Vanadium is a major transition element that is released primarily by the burning of fossil fuels, including petroleum, oil, coal, tar, bitumen, and asphaltite. Among Vanadium compounds, Vanadium pentoxide is highly toxic [33]. The IARC classified it as a possible carcinogen to humans (Group 2B) in 2003 [34].

4.8 Zinc

Occupational studies of workers exposed to zinc by inhalation (usually in the presence of other trace elements such as copper, lead, arsenic, and chromium) have not implicated zinc as a risk factor for cancer [35].

Advertisement

5. Behavior, fate, and effects of trace elements in the respiratory tract

The fate and behavior of trace elements in respiratory tract are fundamental to understanding of their health effects and in recent time has become a key aspect of potential health risk assessment.

5.1 The respiratory tract and deposition of PM in the lung

Particulate matters are inhaled during breathing. Upon inhalation, deposition of the particles in the lung may occur through five different mechanisms: sedimentation (gravity), inertial impaction, interception (particle-surface contact), electrostatic deposition, and diffusion. These mechanisms generally occur in different regions of the respiratory tract [36, 37]. Human respiratory tract can be divided into the upper respiratory region (nasal airway, pharynx and larynx), the lower respiratory region (trachea and bronchi) and the alveolar region. Figure 2a shows the particle size distribution in human respiratory tract. Meanwhile Figure 2(b) llustrates the health risk of trace elements and bioaccessibility questions. The extent of particle deposition in the lung is determined by the physicochemical properties of the particles, such as size, shape, density, and surface chemistry [38] (see Figure 2a). Breathing conditions, like ventilation rate, mouth or nose breathing, and airway geometry are other factors that affect particle deposition [39]. The transportation of particles into the lung can be explained by their aerodynamic diameter [40]. Meanwhile, materials with an aerodynamic diameter below 5 μm are predominantly deposited in the alveolar regions of the airways [41].

Figure 2.

(a) Dust particle sizes distribution in human respiratory tract (b) human health risk and bioaccessibility questions.

When trace elements are absorbed through respiratory tract, it is transported in blood bound to metallothionen [42]. Figure 3 shows an example of such complex, where they form complex with glutathione. This is then followed by alteration of homeostasis [43], thus directly increasing the oxidative stress and lipid peroxidation.

Figure 3.

Glutathione-trace element complex.

5.2 Mechanisms of inhaled trace elements toxicity

A primary mechanism for most trace elements toxicity is their effects on cells which has been ascribed to the oxidative stress promoting actions, as observed in in vivo [44] and most importantly, the inactivation of enzyme systems by binding to sulfhydryl groups [45] of proteins. The mechanisms of their actions include genetic change reactions; reactive oxygen free radicals and adduct formations, oxidative stress, and inflammation [46].
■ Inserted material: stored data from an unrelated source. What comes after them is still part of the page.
===== src/rtl/seq_alu_pkg.sv =====
`default_nettype none
// ============================================================================
// Module      : seq_alu_pkg
// Description : Opcodes, FSM encoding and latency constants for seq_alu_param.
// Revision    : 1.0
// ============================================================================
package seq_alu_pkg;

    localparam logic [2:0] OP_ADD  = 3'd0;
    localparam logic [2:0] OP_SUB  = 3'd1;
    localparam logic [2:0] OP_MULS = 3'd2;
    localparam logic [2:0] OP_MULU = 3'd3;
    localparam logic [2:0] OP_DIVU = 3'd4;

    typedef enum logic [2:0] {
        S_IDLE   = 3'd0,
        S_LOAD_Q = 3'd1,
        S_LOAD_M = 3'd2,
        S_EXEC   = 3'd3,
        S_CORR   = 3'd4,
        S_OUT_HI = 3'd5,
        S_OUT_LO = 3'd6
    } state_t;

    // Cycle (counted from the start-sampling cycle) that carries finish.
    localparam int LAT_ADD = 4;

    function automatic int lat_mul(input int w);
        return w + 4;
    endfunction

    function automatic int lat_div(input int w);
        return w + 5;
    endfunction

endpackage
`default_nettype wire


===== src/rtl/rca_param.sv =====
`default_nettype none
// ============================================================================
// Module      : rca_param
// Description : N-bit ripple-carry adder with carry-out and signed overflow.
// Revision    : 1.0
// ============================================================================
module rca_param #(
    parameter int N = 17
) (
    input  logic [N-1:0] i_a,
    input  logic [N-1:0] i_b,
    input  logic         i_ci,
    output logic [N-1:0] o_sum,
    output logic         o_co,
    output logic         o_ovf
);

    logic w_cin_msb;

    always_comb begin : p_ripple
        logic w_c;
        w_c       = i_ci;
        w_cin_msb = 1'b0;
        o_sum     = '0;
        for (int i = 0; i < N; i++) begin
            if (i == N - 1) w_cin_msb = w_c;
            o_sum[i] = i_a[i] ^ i_b[i] ^ w_c;
            w_c      = (i_a[i] & i_b[i]) | (w_c & (i_a[i] ^ i_b[i]));
        end
        o_co = w_c;
    end

    assign o_ovf = o_co ^ w_cin_msb;

endmodule
`default_nettype wire


===== src/rtl/seq_alu_param.sv =====
`default_nettype none
// ============================================================================
// Module      : seq_alu_param
// Description : Multi-cycle ALU: serial operand load, add/sub, Booth and
//               unsigned multiply, non-restoring divide, serial result out.
// Revision    : 1.0
// ============================================================================
module seq_alu_param
    import seq_alu_pkg::*;
#(
    parameter int W  = 16,
    parameter int CW = $clog2(W) + 1
) (
    input  logic         clk,
    input  logic         rst_b,
    input  logic         start,
    input  logic [2:0]   s,
    input  logic [W-1:0] inbus,
    output logic [W-1:0] outbus,
    output logic         out_valid,
    output logic         busy,
    output logic         finish,
    output logic         negative,
    output logic         zero,
    output logic         carry,
    output logic         overflow,
    output logic         div_by_zero
);

    state_t        r_state;
    state_t        w_next;
    logic [2:0]    r_op;
    logic [W:0]    r_a;       // extra MSB is the partial-remainder sign for DIVU
    logic [W-1:0]  r_q;
    logic [W-1:0]  r_m;
    logic          r_q1;
    logic [CW-1:0] r_cnt;
    logic          r_neg, r_zero, r_carry, r_ovf, r_dbz;

    logic [W:0]    w_add_a, w_add_b, w_sum;
    logic          w_add_ci, w_add_co, w_add_ovf;
    logic          w_last, w_m_zero;
    logic          w_unused_adder;

    assign w_last         = (r_cnt == CW'(W - 1));
    assign w_m_zero       = (r_m == '0);
    assign w_unused_adder = w_add_co ^ w_add_ovf;

    rca_param #(.N(W + 1)) u_rca (
        .i_a   (w_add_a),
        .i_b   (w_add_b),
        .i_ci  (w_add_ci),
        .o_sum (w_sum),
        .o_co  (w_add_co),
        .o_ovf (w_add_ovf)
    );

    always_comb begin
        w_add_a  = {1'b0, r_q};
        w_add_b  = {1'b0, r_m};
        w_add_ci = 1'b0;
        case (r_op)
            OP_SUB: begin
                w_add_b  = {1'b0, ~r_m};
                w_add_ci = 1'b1;
            end
            OP_MULS: begin
                // Sign-extended operands keep A +/- M exact even for M = -2^(W-1)
                w_add_a = {r_a[W-1], r_a[W-1:0]};
                case ({r_q[0], r_q1})
                    2'b01:   w_add_b = {r_m[W-1], r_m};
                    2'b10: begin
                        w_add_b  = ~{r_m[W-1], r_m};
                        w_add_ci = 1'b1;
                    end
                    default: w_add_b = '0;
                endcase
            end
            OP_MULU: begin
                w_add_a = {1'b0, r_a[W-1:0]};
                w_add_b = r_q[0] ? {1'b0, r_m} : '0;
            end
            OP_DIVU: begin
                if (r_state == S_CORR) begin
                    w_add_a = r_a;
                end else begin
                    w_add_a = {r_a[W-1:0], r_q[W-1]};
                    if (!r_a[W]) begin
                        w_add_b  = ~{1'b0, r_m};
                        w_add_ci = 1'b1;
                    end
                end
            end
            default: ;
        endcase
    end

    always_comb begin
        w_next = r_state;
        case (r_state)
            S_IDLE:   if (start) w_next = S_LOAD_Q;
            S_LOAD_Q: w_next = S_LOAD_M;
            S_LOAD_M: w_next = S_EXEC;
            S_EXEC: begin
                case (r_op)
                    OP_ADD, OP_SUB:   w_next = S_OUT_LO;
                    OP_MULS, OP_MULU: if (w_last) w_next = S_OUT_HI;
                    OP_DIVU: begin
                        if (w_m_zero)    w_next = S_OUT_HI;
                        else if (w_last) w_next = S_CORR;
                    end
                    default:          w_next = S_OUT_LO;
                endcase
            end
            S_CORR:   w_next = S_OUT_HI;
            S_OUT_HI: w_next = S_OUT_LO;
            S_OUT_LO: w_next = S_IDLE;
            default:  w_next = S_IDLE;
        endcase
    end

    always_ff @(posedge clk or negedge rst_b) begin
        if (!rst_b) r_state <= S_IDLE;
        else        r_state <= w_next;
    end

    always_ff @(posedge clk or negedge rst_b) begin
        if (!rst_b) begin
            r_op    <= '0;
            r_a     <= '0;
            r_q     <= '0;
            r_m     <= '0;
            r_q1    <= 1'b0;
            r_cnt   <= '0;
            r_neg   <= 1'b0;
            r_zero  <= 1'b0;
            r_carry <= 1'b0;
            r_ovf   <= 1'b0;
            r_dbz   <= 1'b0;
        end else begin
            case (r_state)
                S_IDLE:   if (start) r_op <= s;
                S_LOAD_Q: r_q <= inbus;
                S_LOAD_M: begin
                    r_m   <= inbus;
                    r_a   <= '0;
                    r_q1  <= 1'b0;
                    r_cnt <= '0;
                end
                S_EXEC: begin
                    case (r_op)
                        OP_ADD, OP_SUB: r_a <= {1'b0, w_sum[W-1:0]};
                        OP_MULS, OP_MULU: begin
                            r_a   <= {w_sum[W], w_sum[W:1]};
                            r_q   <= {w_sum[0], r_q[W-1:1]};
                            r_q1  <= r_q[0];
                            r_cnt <= r_cnt + 1'b1;
                        end
                        OP_DIVU: begin
                            if (w_m_zero) begin
                                r_a <= {1'b0, r_q};
                                r_q <= '1;
                            end else begin
                                r_a   <= w_sum;
                                r_q   <= {r_q[W-2:0], ~w_sum[W]};
                                r_cnt <= r_cnt + 1'b1;
                            end
                        end
                        default: ;
                    endcase
                end
                S_CORR: if (r_a[W]) r_a <= w_sum;
                default: ;
            endcase

            if (w_next == S_OUT_LO) begin
                r_dbz   <= (r_op == OP_DIVU) && w_m_zero;
                r_neg   <= 1'b0;
                r_zero  <= 1'b0;
                r_carry <= 1'b0;
                r_ovf   <= 1'b0;
                case (r_op)
                    OP_ADD, OP_SUB: begin
                        r_neg   <= w_sum[W-1];
                        r_zero  <= (w_sum[W-1:0] == '0);
                        r_carry <= w_sum[W];
                        r_ovf   <= (r_q[W-1] == w_add_b[W-1]) && (w_sum[W-1] != r_q[W-1]);
                    end
                    OP_MULS: begin
                        r_neg  <= r_a[W-1];
                        r_zero <= ({r_a[W-1:0], r_q} == '0);
                        r_ovf  <= (r_a[W-1:0] != {W{r_q[W-1]}});
                    end
                    OP_MULU: begin
                        r_neg  <= r_a[W-1];
                        r_zero <= ({r_a[W-1:0], r_q} == '0);
                        r_ovf  <= (r_a[W-1:0] != '0);
                    end
                    OP_DIVU: r_zero <= (r_q == '0);
                    default: ;
                endcase
            end
        end
    end

    always_comb begin
        outbus = '0;
        case (r_state)
            S_OUT_HI: outbus = r_a[W-1:0];
            S_OUT_LO: begin
                case (r_op)
                    OP_ADD, OP_SUB:            outbus = r_a[W-1:0];
                    OP_MULS, OP_MULU, OP_DIVU: outbus = r_q;
                    default:                   outbus = '0;
                endcase
            end
            default: ;
        endcase
    end

    assign out_valid   = (r_state == S_OUT_HI) || (r_state == S_OUT_LO);
    assign finish      = (r_state == S_OUT_LO);
    assign busy        = (r_state != S_IDLE);
    assign negative    = r_neg;
    assign zero        = r_zero;
    assign carry       = r_carry;
    assign overflow    = r_ovf;
    assign div_by_zero = r_dbz;

endmodule
`default_nettype wire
5.2.1 Reactive oxygen species (ROS) generation

Reactive oxygen species (ROS) such as superoxide, hydroxyl radical, nitric oxide radical are byproducts of metabolic processes. External substances such as smoke, cigerate, pesticides and inhalation of trace elements -bound particulate matters can also cause the formation of free radicals in the body. Trace elements in particulate matters have been reported to cause oxidative stress. For example, pentavalent form of vanadium is reported to cause ROS generation, thus induce oxidative stress, DNA damage, and activation of hypoxia signaling [47]. Oxidation stress is a phenomenon caused by an imbalance between production and accumulation of oxygen reactive species in cell and tissues and the ability of a biological system to detoxify these reactive products [48]. Cadmium causes liver damage mainly by induction ROS inducing lipoperoxidation via Fenton reaction [49]. The increment of ROS induces DNA damage, proteins oxidation and lipid peroxidation. Copper ions are well suited to facilitate formation of ROS that can damage biomolecules, including DNA and chromatin.
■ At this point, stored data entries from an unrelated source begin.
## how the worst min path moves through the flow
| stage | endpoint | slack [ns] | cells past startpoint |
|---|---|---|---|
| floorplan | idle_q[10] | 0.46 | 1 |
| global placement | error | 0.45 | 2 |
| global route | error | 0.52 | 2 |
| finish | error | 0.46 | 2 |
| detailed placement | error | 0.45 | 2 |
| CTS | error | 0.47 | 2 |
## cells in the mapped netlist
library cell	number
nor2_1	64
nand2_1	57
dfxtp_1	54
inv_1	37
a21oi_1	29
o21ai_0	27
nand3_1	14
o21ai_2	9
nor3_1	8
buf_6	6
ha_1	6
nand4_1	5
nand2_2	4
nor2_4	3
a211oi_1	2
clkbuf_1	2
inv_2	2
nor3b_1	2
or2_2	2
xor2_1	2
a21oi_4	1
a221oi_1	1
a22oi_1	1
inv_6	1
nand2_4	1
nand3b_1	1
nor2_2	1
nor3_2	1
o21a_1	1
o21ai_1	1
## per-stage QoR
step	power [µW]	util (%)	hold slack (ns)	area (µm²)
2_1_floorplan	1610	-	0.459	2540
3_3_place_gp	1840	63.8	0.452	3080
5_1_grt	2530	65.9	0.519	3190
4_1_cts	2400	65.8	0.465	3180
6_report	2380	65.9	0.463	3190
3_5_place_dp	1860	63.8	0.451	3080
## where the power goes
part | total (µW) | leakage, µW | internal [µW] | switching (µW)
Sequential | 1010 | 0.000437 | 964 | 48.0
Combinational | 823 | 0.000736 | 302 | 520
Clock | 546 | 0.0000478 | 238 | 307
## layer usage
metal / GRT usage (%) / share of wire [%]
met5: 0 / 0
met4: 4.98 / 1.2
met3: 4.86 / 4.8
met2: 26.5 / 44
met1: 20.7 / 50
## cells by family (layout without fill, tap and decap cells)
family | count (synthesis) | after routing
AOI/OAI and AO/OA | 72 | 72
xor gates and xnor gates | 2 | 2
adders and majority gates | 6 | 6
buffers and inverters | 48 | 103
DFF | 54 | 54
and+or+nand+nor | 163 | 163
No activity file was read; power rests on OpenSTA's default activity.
`config.mk`:
```
export PLATFORM = sky130hd
export DESIGN_NAME = mips_inst_encoder_flat
export DESIGN_NICKNAME = d
export VERILOG_FILES = /design/src/rtl/mips_inst_encoder_if.sv /design/src/rtl/mips_inst_encoder.sv /design/src/flat_wrapper.sv
export SDC_FILE = /design/constraint.sdc
export NUM_CORES = 1
export LEC_CHECK = 0
export BUFFER_PORTS_ARGS = -buffer_cell sky130_fd_sc_hd__buf_2
export CORE_MARGIN = 10
export CORE_UTILIZATION = 41
export DETAILED_ROUTE_END_ITERATION = 6
export MAX_ROUTING_LAYER = met4
export PLACE_DENSITY = 0.7
export SYNTH_ARGS = -nofsm -noshare
export SYNTH_HDL_FRONTEND = slang
export SYNTH_SLANG_ARGS = --single-unit
```
`constraint.sdc`:
```
create_clock -name clk -period 2.8 [get_ports clk]
set_input_delay 0 -clock clk [delete_from_list [all_inputs] [get_ports clk]]
set_output_delay 0 -clock clk [all_outputs]
set_load 0.01 [all_outputs]
```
5.2.2 DNA adducts formation

The genetic changes reaction of trace elements involves: formation of DNA-protein cross-links, single and double strand DNA breaks [49, 50]. The reaction of elemental ions with nucleic acid lead to a variety of dramatic effects on the nucleic acid structure e.g. crosslinking of polymer strands, degradation to oligomer and monomers, stabilization or destabilization, and the mispairing of bases. For example, Copper can directly bind with high affinity to DNA molecule; this binding can modify the conformational structure of DNA promoting carcinogenesis [51]. Cadmium also produces genotoxicity by the production of DNA single strand breaks and damage and competes for binding at sites (specifically with a zinc finger motifs that are important in gene regulation, enzyme activity, or maintenance of genomic stability [52]).
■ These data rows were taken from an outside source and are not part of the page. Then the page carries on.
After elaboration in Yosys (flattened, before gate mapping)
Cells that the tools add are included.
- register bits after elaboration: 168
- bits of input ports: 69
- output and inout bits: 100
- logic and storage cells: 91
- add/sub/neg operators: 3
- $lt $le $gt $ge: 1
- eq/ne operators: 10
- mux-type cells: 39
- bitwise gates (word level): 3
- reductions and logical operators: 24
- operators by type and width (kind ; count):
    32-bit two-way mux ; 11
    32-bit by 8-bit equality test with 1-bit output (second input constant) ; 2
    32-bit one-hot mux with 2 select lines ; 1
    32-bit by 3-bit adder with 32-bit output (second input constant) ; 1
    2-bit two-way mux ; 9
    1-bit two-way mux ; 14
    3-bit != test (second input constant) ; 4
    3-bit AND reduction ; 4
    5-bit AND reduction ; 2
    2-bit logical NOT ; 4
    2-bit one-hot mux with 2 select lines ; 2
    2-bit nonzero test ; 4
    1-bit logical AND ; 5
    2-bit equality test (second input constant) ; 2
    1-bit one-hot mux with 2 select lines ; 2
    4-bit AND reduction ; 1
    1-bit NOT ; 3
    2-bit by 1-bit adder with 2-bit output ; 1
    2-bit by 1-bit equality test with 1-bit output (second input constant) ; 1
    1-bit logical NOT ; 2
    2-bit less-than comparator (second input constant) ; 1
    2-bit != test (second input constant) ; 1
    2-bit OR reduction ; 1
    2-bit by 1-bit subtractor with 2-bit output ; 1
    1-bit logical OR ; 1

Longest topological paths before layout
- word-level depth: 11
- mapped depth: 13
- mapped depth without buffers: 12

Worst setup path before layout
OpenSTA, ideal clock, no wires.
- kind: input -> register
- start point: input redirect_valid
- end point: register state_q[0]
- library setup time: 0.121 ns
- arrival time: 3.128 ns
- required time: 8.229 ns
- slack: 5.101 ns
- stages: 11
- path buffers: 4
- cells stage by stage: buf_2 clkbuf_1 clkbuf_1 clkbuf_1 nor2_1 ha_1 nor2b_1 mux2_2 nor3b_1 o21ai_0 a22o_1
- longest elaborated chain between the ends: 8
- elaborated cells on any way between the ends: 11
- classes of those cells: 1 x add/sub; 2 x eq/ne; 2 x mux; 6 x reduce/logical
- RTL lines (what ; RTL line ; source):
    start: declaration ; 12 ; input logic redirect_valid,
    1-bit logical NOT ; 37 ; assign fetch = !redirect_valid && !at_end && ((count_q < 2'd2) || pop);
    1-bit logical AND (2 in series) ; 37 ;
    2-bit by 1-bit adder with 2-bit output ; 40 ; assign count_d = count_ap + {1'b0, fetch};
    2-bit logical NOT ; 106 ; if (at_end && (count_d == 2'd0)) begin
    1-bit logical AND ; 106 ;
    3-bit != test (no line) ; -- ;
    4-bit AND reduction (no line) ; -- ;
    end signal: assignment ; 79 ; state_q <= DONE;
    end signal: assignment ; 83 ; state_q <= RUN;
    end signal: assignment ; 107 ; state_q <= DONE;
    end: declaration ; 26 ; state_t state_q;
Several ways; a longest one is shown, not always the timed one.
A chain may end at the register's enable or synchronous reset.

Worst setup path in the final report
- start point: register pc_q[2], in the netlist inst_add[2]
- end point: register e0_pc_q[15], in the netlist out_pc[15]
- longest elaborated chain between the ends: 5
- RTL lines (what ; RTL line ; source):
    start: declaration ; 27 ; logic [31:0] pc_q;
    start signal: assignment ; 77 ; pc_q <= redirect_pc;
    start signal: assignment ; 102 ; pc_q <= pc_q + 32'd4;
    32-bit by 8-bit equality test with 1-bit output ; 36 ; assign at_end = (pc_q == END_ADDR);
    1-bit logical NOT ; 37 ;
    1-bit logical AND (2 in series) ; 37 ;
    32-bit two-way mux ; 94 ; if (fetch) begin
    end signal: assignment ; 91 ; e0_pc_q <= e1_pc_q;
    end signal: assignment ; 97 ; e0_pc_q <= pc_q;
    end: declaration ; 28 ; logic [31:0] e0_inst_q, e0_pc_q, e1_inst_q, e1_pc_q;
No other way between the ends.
5.3 Concept of bioavailability and bioaccessibility

In toxicological study, the potential health risks of individual elements bound to inhale particulate matter depend on particle size, inhalability, bioavailability/bioaccessibility, exposure dose and deposition/retention in respiratory tract [53, 54]. Recently, it was emphasized that bio-toxicities of trace metals depend not only on the concentration as expressed by total amount, but also on their geochemical fractions and bioavailability [55]. Bioavailability is the fraction of total elements that can enter the human systemic circulation and exert toxicity on the organs [56]. Meanwhile, bioaccessibility refers to the fraction of contaminant that may become available for absorption e.g., solubilized in the respiratory tract fluid or volatilized into inhaled air and released from the matrix in a topically absorbable form. Bioaccessibility (%) can be defined as the ratio of soluble fraction of trace elements in simulated lung fluids (SLF) to the total concentrations.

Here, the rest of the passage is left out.